**Saved entries**:
* * * *

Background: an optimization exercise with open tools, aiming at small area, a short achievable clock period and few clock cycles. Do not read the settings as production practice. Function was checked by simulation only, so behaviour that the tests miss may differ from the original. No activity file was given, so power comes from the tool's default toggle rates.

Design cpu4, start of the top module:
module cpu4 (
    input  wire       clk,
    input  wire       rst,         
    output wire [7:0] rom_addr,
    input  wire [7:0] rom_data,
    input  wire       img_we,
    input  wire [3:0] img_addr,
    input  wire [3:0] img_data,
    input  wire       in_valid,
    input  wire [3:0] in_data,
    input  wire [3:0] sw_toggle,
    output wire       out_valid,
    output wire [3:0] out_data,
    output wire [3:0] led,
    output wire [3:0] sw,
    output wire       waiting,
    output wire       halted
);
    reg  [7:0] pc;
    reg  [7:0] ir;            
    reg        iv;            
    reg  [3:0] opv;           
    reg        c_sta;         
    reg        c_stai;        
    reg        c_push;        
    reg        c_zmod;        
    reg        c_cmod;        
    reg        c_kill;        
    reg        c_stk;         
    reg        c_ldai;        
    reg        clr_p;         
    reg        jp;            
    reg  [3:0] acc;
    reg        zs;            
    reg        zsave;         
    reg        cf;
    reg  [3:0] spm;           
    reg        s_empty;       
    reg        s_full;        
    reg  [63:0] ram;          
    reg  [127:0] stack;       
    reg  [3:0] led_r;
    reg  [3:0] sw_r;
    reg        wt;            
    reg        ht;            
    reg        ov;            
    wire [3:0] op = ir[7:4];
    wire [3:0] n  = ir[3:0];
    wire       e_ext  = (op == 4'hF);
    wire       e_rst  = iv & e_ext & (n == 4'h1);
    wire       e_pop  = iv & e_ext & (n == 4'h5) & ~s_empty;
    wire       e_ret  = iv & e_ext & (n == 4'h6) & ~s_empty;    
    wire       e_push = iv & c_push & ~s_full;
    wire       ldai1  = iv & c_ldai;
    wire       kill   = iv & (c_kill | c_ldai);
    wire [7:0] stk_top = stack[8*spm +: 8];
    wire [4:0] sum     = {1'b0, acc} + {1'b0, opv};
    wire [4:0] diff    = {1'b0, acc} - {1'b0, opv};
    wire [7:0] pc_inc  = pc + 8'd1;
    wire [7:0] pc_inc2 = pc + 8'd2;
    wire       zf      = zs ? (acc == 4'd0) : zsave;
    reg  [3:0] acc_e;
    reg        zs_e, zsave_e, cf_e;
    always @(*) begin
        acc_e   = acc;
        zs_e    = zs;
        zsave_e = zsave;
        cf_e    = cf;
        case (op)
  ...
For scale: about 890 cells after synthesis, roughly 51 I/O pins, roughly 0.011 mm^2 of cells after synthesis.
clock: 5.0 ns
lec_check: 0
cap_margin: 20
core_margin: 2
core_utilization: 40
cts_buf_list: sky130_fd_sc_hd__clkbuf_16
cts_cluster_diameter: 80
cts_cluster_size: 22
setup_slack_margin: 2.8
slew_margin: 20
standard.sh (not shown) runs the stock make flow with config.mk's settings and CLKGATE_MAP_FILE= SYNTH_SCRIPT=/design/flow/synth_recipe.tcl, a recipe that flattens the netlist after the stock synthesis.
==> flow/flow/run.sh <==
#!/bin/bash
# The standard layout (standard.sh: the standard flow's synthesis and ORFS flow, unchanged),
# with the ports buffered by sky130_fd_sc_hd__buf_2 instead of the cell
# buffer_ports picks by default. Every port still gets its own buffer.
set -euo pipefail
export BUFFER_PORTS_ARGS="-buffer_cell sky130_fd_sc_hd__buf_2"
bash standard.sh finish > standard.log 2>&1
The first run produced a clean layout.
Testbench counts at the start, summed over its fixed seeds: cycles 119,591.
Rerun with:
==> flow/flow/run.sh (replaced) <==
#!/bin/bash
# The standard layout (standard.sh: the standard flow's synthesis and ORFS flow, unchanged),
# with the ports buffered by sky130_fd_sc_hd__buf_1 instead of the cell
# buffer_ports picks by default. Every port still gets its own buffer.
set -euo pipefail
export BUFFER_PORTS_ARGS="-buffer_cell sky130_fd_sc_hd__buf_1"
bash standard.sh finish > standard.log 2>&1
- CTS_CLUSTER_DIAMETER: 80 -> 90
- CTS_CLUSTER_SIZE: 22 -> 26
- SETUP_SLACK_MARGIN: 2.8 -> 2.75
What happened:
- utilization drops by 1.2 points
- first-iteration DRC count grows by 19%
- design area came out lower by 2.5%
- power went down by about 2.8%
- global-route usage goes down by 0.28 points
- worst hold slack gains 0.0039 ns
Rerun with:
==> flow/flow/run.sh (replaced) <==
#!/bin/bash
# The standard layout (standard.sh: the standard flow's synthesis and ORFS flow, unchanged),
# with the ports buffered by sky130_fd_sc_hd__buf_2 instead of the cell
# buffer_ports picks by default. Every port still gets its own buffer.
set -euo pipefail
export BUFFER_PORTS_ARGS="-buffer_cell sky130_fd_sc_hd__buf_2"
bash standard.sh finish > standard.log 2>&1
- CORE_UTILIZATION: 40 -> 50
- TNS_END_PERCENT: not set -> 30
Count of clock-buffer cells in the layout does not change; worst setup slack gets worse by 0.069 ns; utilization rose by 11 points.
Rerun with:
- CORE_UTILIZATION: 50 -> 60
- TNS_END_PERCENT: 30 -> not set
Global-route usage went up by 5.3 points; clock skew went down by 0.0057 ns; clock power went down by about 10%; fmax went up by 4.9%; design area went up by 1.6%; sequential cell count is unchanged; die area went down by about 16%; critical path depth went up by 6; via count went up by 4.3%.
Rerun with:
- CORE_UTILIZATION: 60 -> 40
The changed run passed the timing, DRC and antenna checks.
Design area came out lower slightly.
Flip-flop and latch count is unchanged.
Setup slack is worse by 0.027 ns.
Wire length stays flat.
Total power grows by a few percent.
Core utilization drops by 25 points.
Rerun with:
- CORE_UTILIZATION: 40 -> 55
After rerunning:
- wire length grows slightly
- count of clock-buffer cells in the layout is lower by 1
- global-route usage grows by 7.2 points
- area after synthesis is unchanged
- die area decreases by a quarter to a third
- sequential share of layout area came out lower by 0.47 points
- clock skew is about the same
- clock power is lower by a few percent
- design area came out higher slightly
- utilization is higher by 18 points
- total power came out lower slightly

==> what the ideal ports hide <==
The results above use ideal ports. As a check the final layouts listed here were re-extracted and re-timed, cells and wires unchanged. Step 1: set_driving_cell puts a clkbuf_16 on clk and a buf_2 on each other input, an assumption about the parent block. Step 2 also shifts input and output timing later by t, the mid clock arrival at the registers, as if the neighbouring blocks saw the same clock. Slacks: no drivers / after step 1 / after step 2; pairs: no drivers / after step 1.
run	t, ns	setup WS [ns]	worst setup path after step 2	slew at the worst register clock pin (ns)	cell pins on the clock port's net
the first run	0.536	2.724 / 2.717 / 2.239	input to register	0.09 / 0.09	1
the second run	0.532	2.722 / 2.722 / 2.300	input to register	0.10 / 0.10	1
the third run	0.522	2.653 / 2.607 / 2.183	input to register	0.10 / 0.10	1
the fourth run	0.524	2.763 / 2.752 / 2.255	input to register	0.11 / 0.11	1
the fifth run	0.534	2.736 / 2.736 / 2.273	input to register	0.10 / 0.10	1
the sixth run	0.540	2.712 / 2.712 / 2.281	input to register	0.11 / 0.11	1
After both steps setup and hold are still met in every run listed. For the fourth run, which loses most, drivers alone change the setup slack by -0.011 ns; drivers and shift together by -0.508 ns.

* * * *

Exactly as shown above, write out all the records.

**Exercise answer**:
Background: an optimization exercise with open tools, aiming at small area, a short achievable clock period and few clock cycles. Do not read the settings as production practice. Function was checked by simulation only, so behaviour that the tests miss may differ from the original. No activity file was given, so power comes from the tool's default toggle rates.

Design cpu4, start of the top module:
module cpu4 (
    input  wire       clk,
    input  wire       rst,         
    output wire [7:0] rom_addr,
    input  wire [7:0] rom_data,
    input  wire       img_we,
    input  wire [3:0] img_addr,
    input  wire [3:0] img_data,
    input  wire       in_valid,
    input  wire [3:0] in_data,
    input  wire [3:0] sw_toggle,
    output wire       out_valid,
    output wire [3:0] out_data,
    output wire [3:0] led,
    output wire [3:0] sw,
    output wire       waiting,
    output wire       halted
);
    reg  [7:0] pc;
    reg  [7:0] ir;            
    reg        iv;            
    reg  [3:0] opv;           
    reg        c_sta;         
    reg        c_stai;        
    reg        c_push;        
    reg        c_zmod;        
    reg        c_cmod;        
    reg        c_kill;        
    reg        c_stk;         
    reg        c_ldai;        
    reg        clr_p;         
    reg        jp;            
    reg  [3:0] acc;
    reg        zs;            
    reg        zsave;         
    reg        cf;
    reg  [3:0] spm;           
    reg        s_empty;       
    reg        s_full;        
    reg  [63:0] ram;          
    reg  [127:0] stack;       
    reg  [3:0] led_r;
    reg  [3:0] sw_r;
    reg        wt;            
    reg        ht;            
    reg        ov;            
    wire [3:0] op = ir[7:4];
    wire [3:0] n  = ir[3:0];
    wire       e_ext  = (op == 4'hF);
    wire       e_rst  = iv & e_ext & (n == 4'h1);
    wire       e_pop  = iv & e_ext & (n == 4'h5) & ~s_empty;
    wire       e_ret  = iv & e_ext & (n == 4'h6) & ~s_empty;    
    wire       e_push = iv & c_push & ~s_full;
    wire       ldai1  = iv & c_ldai;
    wire       kill   = iv & (c_kill | c_ldai);
    wire [7:0] stk_top = stack[8*spm +: 8];
    wire [4:0] sum     = {1'b0, acc} + {1'b0, opv};
    wire [4:0] diff    = {1'b0, acc} - {1'b0, opv};
    wire [7:0] pc_inc  = pc + 8'd1;
    wire [7:0] pc_inc2 = pc + 8'd2;
    wire       zf      = zs ? (acc == 4'd0) : zsave;
    reg  [3:0] acc_e;
    reg        zs_e, zsave_e, cf_e;
    always @(*) begin
        acc_e   = acc;
        zs_e    = zs;
        zsave_e = zsave;
        cf_e    = cf;
        case (op)
  ...
For scale: about 890 cells after synthesis, roughly 51 I/O pins, roughly 0.011 mm^2 of cells after synthesis.
clock: 5.0 ns
lec_check: 0
cap_margin: 20
core_margin: 2
core_utilization: 40
cts_buf_list: sky130_fd_sc_hd__clkbuf_16
cts_cluster_diameter: 80
cts_cluster_size: 22
setup_slack_margin: 2.8
slew_margin: 20
standard.sh (not shown) runs the stock make flow with config.mk's settings and CLKGATE_MAP_FILE= SYNTH_SCRIPT=/design/flow/synth_recipe.tcl, a recipe that flattens the netlist after the stock synthesis.
==> flow/flow/run.sh <==
#!/bin/bash
# The standard layout (standard.sh: the standard flow's synthesis and ORFS flow, unchanged),
# with the ports buffered by sky130_fd_sc_hd__buf_2 instead of the cell
# buffer_ports picks by default. Every port still gets its own buffer.
set -euo pipefail
export BUFFER_PORTS_ARGS="-buffer_cell sky130_fd_sc_hd__buf_2"
bash standard.sh finish > standard.log 2>&1
The first run produced a clean layout.
Testbench counts at the start, summed over its fixed seeds: cycles 119,591.
Rerun with:
==> flow/flow/run.sh (replaced) <==
#!/bin/bash
# The standard layout (standard.sh: the standard flow's synthesis and ORFS flow, unchanged),
# with the ports buffered by sky130_fd_sc_hd__buf_1 instead of the cell
# buffer_ports picks by default. Every port still gets its own buffer.
set -euo pipefail
export BUFFER_PORTS_ARGS="-buffer_cell sky130_fd_sc_hd__buf_1"
bash standard.sh finish > standard.log 2>&1
- CTS_CLUSTER_DIAMETER: 80 -> 90
- CTS_CLUSTER_SIZE: 22 -> 26
- SETUP_SLACK_MARGIN: 2.8 -> 2.75
What happened:
- utilization drops by 1.2 points
- first-iteration DRC count grows by 19%
- design area came out lower by 2.5%
- power went down by about 2.8%
- global-route usage goes down by 0.28 points
- worst hold slack gains 0.0039 ns
Rerun with:
==> flow/flow/run.sh (replaced) <==
#!/bin/bash
# The standard layout (standard.sh: the standard flow's synthesis and ORFS flow, unchanged),
# with the ports buffered by sky130_fd_sc_hd__buf_2 instead of the cell
# buffer_ports picks by default. Every port still gets its own buffer.
set -euo pipefail
export BUFFER_PORTS_ARGS="-buffer_cell sky130_fd_sc_hd__buf_2"
bash standard.sh finish > standard.log 2>&1
- CORE_UTILIZATION: 40 -> 50
- TNS_END_PERCENT: not set -> 30
Count of clock-buffer cells in the layout does not change; worst setup slack gets worse by 0.069 ns; utilization rose by 11 points.
Rerun with:
- CORE_UTILIZATION: 50 -> 60
- TNS_END_PERCENT: 30 -> not set
Global-route usage went up by 5.3 points; clock skew went down by 0.0057 ns; clock power went down by about 10%; fmax went up by 4.9%; design area went up by 1.6%; sequential cell count is unchanged; die area went down by about 16%; critical path depth went up by 6; via count went up by 4.3%.
Rerun with:
- CORE_UTILIZATION: 60 -> 40
The changed run passed the timing, DRC and antenna checks.
Design area came out lower slightly.
Flip-flop and latch count is unchanged.
Setup slack is worse by 0.027 ns.
Wire length stays flat.
Total power grows by a few percent.
Core utilization drops by 25 points.
Rerun with:
- CORE_UTILIZATION: 40 -> 55
After rerunning:
- wire length grows slightly
- count of clock-buffer cells in the layout is lower by 1
- global-route usage grows by 7.2 points
- area after synthesis is unchanged
- die area decreases by a quarter to a third
- sequential share of layout area came out lower by 0.47 points
- clock skew is about the same
- clock power is lower by a few percent
- design area came out higher slightly
- utilization is higher by 18 points
- total power came out lower slightly

==> what the ideal ports hide <==
The results above use ideal ports. As a check the final layouts listed here were re-extracted and re-timed, cells and wires unchanged. Step 1: set_driving_cell puts a clkbuf_16 on clk and a buf_2 on each other input, an assumption about the parent block. Step 2 also shifts input and output timing later by t, the mid clock arrival at the registers, as if the neighbouring blocks saw the same clock. Slacks: no drivers / after step 1 / after step 2; pairs: no drivers / after step 1.
run	t, ns	setup WS [ns]	worst setup path after step 2	slew at the worst register clock pin (ns)	cell pins on the clock port's net
the first run	0.536	2.724 / 2.717 / 2.239	input to register	0.09 / 0.09	1
the second run	0.532	2.722 / 2.722 / 2.300	input to register	0.10 / 0.10	1
the third run	0.522	2.653 / 2.607 / 2.183	input to register	0.10 / 0.10	1
the fourth run	0.524	2.763 / 2.752 / 2.255	input to register	0.11 / 0.11	1
the fifth run	0.534	2.736 / 2.736 / 2.273	input to register	0.10 / 0.10	1
the sixth run	0.540	2.712 / 2.712 / 2.281	input to register	0.11 / 0.11	1
After both steps setup and hold are still met in every run listed. For the fourth run, which loses most, drivers alone change the setup slack by -0.011 ns; drivers and shift together by -0.508 ns.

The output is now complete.